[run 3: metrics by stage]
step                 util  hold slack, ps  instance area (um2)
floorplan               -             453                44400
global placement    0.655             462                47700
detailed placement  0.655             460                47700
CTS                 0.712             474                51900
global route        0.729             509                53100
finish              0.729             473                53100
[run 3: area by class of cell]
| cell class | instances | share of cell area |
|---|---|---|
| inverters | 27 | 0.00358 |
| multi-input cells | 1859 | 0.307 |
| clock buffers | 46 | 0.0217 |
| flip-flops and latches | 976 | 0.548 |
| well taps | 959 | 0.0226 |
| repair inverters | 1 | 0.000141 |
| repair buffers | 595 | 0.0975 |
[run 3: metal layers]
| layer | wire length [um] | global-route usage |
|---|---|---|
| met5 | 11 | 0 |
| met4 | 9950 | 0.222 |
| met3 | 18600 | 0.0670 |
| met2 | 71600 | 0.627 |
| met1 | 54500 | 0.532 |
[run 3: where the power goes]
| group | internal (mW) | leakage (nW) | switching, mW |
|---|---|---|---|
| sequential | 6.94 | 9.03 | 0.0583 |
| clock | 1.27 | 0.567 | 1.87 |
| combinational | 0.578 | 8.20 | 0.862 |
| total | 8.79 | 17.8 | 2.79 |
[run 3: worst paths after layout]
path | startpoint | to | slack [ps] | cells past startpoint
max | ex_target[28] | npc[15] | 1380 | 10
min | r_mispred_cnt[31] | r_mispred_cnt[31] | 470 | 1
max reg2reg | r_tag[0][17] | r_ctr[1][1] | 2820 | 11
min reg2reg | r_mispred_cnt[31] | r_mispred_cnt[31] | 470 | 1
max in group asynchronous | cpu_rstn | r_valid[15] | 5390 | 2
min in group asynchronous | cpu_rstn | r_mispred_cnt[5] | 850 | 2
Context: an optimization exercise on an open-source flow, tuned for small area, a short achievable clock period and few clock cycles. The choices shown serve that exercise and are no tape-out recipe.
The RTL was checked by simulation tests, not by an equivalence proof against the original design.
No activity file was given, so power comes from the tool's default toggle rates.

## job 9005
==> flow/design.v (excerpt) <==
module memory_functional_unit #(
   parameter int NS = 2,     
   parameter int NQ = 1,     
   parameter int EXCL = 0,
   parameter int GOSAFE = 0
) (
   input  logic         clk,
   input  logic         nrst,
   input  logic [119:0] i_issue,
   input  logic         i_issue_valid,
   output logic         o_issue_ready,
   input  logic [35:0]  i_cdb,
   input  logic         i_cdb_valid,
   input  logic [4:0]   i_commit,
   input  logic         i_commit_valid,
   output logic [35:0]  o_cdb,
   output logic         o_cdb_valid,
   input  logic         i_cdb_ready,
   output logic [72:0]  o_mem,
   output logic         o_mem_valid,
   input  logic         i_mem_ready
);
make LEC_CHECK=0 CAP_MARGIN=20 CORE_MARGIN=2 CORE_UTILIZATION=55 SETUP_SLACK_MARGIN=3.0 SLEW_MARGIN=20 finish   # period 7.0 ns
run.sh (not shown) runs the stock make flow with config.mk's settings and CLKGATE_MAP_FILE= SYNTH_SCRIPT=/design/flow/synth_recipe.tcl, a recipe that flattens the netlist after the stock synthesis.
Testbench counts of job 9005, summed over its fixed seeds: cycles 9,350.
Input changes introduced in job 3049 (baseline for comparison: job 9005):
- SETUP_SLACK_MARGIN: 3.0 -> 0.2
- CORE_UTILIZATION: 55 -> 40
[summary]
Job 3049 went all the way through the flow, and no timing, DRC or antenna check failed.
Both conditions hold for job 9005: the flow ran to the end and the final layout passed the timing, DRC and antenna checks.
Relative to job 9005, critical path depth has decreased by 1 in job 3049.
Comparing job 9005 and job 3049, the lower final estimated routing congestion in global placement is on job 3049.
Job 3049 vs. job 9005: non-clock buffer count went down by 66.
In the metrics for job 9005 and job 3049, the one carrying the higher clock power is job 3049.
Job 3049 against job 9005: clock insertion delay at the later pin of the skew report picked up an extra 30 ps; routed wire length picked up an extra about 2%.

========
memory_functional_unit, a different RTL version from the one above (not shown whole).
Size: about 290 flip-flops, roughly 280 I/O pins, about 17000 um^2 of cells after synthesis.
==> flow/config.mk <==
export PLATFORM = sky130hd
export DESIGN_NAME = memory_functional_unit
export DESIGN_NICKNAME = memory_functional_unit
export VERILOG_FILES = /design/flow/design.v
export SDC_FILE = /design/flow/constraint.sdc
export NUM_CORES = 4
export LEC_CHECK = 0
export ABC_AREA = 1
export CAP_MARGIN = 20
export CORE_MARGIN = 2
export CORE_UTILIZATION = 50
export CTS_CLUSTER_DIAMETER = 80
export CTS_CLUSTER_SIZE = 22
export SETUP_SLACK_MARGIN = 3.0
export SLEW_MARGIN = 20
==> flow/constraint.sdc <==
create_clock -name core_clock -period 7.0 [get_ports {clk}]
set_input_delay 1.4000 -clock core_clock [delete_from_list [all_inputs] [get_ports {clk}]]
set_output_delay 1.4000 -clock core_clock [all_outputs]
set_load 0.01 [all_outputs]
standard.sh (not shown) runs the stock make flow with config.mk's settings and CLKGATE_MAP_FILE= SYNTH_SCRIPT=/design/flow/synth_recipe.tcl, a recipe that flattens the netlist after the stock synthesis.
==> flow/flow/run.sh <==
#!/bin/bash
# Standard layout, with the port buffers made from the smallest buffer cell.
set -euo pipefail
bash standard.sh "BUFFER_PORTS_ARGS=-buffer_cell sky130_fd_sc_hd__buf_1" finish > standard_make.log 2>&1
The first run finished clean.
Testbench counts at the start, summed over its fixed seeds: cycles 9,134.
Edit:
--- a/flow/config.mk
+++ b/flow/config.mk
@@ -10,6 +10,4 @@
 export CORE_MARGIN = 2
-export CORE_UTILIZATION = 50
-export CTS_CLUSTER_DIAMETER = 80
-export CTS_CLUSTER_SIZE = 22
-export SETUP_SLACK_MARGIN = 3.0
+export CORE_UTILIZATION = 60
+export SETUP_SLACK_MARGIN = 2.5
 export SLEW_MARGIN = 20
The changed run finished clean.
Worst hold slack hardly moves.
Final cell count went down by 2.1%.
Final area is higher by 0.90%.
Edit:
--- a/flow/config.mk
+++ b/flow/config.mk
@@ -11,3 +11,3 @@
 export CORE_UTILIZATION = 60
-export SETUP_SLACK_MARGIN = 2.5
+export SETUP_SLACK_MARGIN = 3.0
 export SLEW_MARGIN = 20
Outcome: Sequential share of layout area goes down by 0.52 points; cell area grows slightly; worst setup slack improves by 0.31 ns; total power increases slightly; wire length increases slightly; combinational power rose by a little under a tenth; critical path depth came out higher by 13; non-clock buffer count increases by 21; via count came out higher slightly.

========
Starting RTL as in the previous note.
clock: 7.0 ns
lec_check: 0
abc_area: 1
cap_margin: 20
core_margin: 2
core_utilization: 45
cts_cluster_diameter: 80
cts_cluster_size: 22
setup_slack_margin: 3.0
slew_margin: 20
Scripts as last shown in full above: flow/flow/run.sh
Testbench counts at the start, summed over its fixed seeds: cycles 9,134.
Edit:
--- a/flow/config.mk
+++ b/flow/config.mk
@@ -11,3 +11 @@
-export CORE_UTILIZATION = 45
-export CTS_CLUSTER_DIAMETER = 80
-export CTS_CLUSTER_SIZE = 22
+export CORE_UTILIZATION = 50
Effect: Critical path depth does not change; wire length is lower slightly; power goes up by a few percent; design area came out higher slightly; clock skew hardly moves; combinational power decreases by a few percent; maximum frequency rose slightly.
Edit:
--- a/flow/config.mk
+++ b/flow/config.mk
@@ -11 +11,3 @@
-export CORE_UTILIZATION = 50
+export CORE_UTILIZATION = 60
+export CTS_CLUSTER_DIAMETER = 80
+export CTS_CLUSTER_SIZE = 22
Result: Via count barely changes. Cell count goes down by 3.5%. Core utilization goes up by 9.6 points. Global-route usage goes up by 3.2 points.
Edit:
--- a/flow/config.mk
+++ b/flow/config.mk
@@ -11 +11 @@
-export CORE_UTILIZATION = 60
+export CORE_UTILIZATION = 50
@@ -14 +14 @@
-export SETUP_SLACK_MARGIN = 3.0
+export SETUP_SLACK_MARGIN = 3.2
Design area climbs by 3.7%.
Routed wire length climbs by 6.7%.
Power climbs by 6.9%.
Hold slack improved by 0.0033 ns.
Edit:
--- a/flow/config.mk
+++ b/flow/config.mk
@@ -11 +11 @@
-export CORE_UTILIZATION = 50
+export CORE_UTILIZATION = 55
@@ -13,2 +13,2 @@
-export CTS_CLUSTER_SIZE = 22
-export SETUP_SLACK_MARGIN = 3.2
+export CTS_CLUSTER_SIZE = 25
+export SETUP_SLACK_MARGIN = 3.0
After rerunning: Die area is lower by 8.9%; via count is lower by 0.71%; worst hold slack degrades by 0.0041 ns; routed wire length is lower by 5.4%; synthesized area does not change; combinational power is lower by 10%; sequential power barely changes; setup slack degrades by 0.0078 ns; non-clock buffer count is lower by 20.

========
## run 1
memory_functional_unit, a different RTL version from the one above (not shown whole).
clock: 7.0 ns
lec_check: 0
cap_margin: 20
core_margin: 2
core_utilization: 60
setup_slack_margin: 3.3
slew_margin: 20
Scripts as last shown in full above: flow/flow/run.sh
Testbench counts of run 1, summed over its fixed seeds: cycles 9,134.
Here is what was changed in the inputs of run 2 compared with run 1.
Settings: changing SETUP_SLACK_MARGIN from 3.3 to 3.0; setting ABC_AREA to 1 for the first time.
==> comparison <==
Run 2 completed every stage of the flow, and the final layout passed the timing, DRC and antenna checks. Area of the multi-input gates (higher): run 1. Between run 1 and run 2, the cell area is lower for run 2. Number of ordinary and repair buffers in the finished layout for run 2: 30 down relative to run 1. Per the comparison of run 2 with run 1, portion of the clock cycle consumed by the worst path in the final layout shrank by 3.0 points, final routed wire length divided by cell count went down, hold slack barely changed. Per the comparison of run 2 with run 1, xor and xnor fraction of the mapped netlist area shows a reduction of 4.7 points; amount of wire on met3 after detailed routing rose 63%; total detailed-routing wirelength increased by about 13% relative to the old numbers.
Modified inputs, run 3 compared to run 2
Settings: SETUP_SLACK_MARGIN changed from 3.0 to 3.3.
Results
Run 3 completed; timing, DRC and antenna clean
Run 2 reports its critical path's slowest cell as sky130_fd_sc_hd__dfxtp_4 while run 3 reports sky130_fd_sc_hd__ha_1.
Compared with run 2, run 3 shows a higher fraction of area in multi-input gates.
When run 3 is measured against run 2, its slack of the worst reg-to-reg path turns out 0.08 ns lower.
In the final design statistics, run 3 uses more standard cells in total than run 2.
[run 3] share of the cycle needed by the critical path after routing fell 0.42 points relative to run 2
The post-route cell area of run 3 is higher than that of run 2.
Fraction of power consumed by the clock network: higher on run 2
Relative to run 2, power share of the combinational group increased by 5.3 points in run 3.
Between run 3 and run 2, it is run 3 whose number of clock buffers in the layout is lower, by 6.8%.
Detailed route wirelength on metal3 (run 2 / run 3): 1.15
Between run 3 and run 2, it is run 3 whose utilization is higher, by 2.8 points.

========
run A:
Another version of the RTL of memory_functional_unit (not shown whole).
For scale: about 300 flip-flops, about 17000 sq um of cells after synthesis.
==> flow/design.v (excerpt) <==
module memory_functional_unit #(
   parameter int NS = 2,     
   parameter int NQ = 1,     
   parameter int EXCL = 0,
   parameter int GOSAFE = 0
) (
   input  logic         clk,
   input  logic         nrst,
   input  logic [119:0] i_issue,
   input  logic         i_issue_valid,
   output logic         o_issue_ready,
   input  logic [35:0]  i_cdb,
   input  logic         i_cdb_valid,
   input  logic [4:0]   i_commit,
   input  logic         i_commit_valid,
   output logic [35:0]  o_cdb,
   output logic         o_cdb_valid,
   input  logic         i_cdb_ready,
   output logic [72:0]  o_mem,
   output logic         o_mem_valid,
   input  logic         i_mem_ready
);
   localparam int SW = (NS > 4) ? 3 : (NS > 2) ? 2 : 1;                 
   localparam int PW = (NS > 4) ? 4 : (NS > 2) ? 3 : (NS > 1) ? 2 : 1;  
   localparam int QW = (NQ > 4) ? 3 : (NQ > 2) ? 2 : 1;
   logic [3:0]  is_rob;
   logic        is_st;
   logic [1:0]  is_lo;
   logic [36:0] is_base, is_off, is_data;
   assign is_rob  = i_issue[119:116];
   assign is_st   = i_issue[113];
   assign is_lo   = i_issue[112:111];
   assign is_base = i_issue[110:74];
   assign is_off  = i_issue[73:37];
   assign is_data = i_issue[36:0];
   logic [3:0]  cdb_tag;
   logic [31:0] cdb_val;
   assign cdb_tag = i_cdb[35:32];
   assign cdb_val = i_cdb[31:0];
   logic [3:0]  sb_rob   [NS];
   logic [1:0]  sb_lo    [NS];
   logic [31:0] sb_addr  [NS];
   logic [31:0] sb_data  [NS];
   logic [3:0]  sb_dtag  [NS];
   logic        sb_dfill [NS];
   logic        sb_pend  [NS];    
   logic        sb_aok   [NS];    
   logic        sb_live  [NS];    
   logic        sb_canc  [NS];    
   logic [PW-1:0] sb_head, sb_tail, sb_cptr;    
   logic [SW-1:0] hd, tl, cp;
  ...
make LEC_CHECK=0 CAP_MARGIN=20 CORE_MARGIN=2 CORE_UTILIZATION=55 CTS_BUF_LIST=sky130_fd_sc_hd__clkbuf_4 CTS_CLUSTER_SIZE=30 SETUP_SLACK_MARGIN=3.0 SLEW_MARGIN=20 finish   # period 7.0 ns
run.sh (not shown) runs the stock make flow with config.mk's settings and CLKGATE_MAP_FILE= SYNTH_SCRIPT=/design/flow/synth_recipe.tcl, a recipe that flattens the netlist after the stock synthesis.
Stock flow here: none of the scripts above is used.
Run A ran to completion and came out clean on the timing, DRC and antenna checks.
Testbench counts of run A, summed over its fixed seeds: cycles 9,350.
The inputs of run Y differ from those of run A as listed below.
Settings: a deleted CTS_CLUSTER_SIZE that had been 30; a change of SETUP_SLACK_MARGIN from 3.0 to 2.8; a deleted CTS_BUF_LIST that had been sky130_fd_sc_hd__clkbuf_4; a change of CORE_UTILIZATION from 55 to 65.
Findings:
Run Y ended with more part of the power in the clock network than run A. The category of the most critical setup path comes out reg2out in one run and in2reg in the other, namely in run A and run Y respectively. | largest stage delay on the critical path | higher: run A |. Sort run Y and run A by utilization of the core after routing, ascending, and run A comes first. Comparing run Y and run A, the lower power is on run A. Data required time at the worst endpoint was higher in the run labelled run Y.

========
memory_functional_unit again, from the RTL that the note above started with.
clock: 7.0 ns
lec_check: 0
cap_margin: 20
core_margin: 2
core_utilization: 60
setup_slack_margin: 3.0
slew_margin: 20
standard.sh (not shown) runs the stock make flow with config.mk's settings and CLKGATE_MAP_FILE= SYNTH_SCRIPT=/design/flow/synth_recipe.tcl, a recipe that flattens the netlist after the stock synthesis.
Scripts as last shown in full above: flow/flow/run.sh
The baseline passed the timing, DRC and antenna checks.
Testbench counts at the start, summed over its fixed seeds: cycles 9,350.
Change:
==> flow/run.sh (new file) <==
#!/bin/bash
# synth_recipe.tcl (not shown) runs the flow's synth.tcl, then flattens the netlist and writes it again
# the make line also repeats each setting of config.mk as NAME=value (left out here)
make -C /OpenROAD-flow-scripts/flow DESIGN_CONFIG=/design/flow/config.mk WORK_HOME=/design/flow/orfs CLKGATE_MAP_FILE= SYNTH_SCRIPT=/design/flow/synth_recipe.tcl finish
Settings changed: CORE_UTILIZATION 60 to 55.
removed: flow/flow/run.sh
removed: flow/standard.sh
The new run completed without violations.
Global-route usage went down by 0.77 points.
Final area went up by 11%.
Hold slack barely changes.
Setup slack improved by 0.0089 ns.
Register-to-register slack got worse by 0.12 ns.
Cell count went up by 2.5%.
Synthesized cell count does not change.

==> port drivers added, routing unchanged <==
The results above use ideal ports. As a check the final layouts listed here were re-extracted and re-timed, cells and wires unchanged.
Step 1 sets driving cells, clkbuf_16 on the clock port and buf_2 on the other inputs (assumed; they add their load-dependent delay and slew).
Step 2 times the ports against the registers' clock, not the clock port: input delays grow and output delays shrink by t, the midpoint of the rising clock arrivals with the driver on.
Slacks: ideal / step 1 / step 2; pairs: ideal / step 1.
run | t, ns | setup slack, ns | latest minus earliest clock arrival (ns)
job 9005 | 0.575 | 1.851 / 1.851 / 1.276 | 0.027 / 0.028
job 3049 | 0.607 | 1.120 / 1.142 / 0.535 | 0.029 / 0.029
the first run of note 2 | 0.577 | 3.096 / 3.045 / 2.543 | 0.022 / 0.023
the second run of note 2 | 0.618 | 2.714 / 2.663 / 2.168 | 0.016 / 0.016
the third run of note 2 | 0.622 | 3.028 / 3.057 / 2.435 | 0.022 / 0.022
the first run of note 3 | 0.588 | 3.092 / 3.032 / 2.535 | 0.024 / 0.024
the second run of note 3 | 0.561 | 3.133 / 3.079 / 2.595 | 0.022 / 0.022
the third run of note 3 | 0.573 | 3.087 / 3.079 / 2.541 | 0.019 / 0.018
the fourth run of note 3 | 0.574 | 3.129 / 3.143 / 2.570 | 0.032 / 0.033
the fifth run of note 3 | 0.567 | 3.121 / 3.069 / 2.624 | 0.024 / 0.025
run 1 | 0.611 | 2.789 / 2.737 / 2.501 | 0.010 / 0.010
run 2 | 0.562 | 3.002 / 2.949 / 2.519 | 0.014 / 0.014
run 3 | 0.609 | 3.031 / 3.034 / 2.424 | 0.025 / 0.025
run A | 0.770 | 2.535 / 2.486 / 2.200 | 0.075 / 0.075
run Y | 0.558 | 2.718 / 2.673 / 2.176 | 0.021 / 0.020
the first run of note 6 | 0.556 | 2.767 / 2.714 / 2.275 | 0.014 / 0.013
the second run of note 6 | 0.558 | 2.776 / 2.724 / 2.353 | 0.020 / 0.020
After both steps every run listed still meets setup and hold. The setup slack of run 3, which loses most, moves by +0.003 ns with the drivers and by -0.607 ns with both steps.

Work order: Scan the material above for lines that contain the string "wirelength", and copy each such line.

Exercise output:
Run 2 completed every stage of the flow, and the final layout passed the timing, DRC and antenna checks. Area of the multi-input gates (higher): run 1. Between run 1 and run 2, the cell area is lower for run 2. Number of ordinary and repair buffers in the finished layout for run 2: 30 down relative to run 1. Per the comparison of run 2 with run 1, portion of the clock cycle consumed by the worst path in the final layout shrank by 3.0 points, final routed wire length divided by cell count went down, hold slack barely changed. Per the comparison of run 2 with run 1, xor and xnor fraction of the mapped netlist area shows a reduction of 4.7 points; amount of wire on met3 after detailed routing rose 63%; total detailed-routing wirelength increased by about 13% relative to the old numbers.
Detailed route wirelength on metal3 (run 2 / run 3): 1.15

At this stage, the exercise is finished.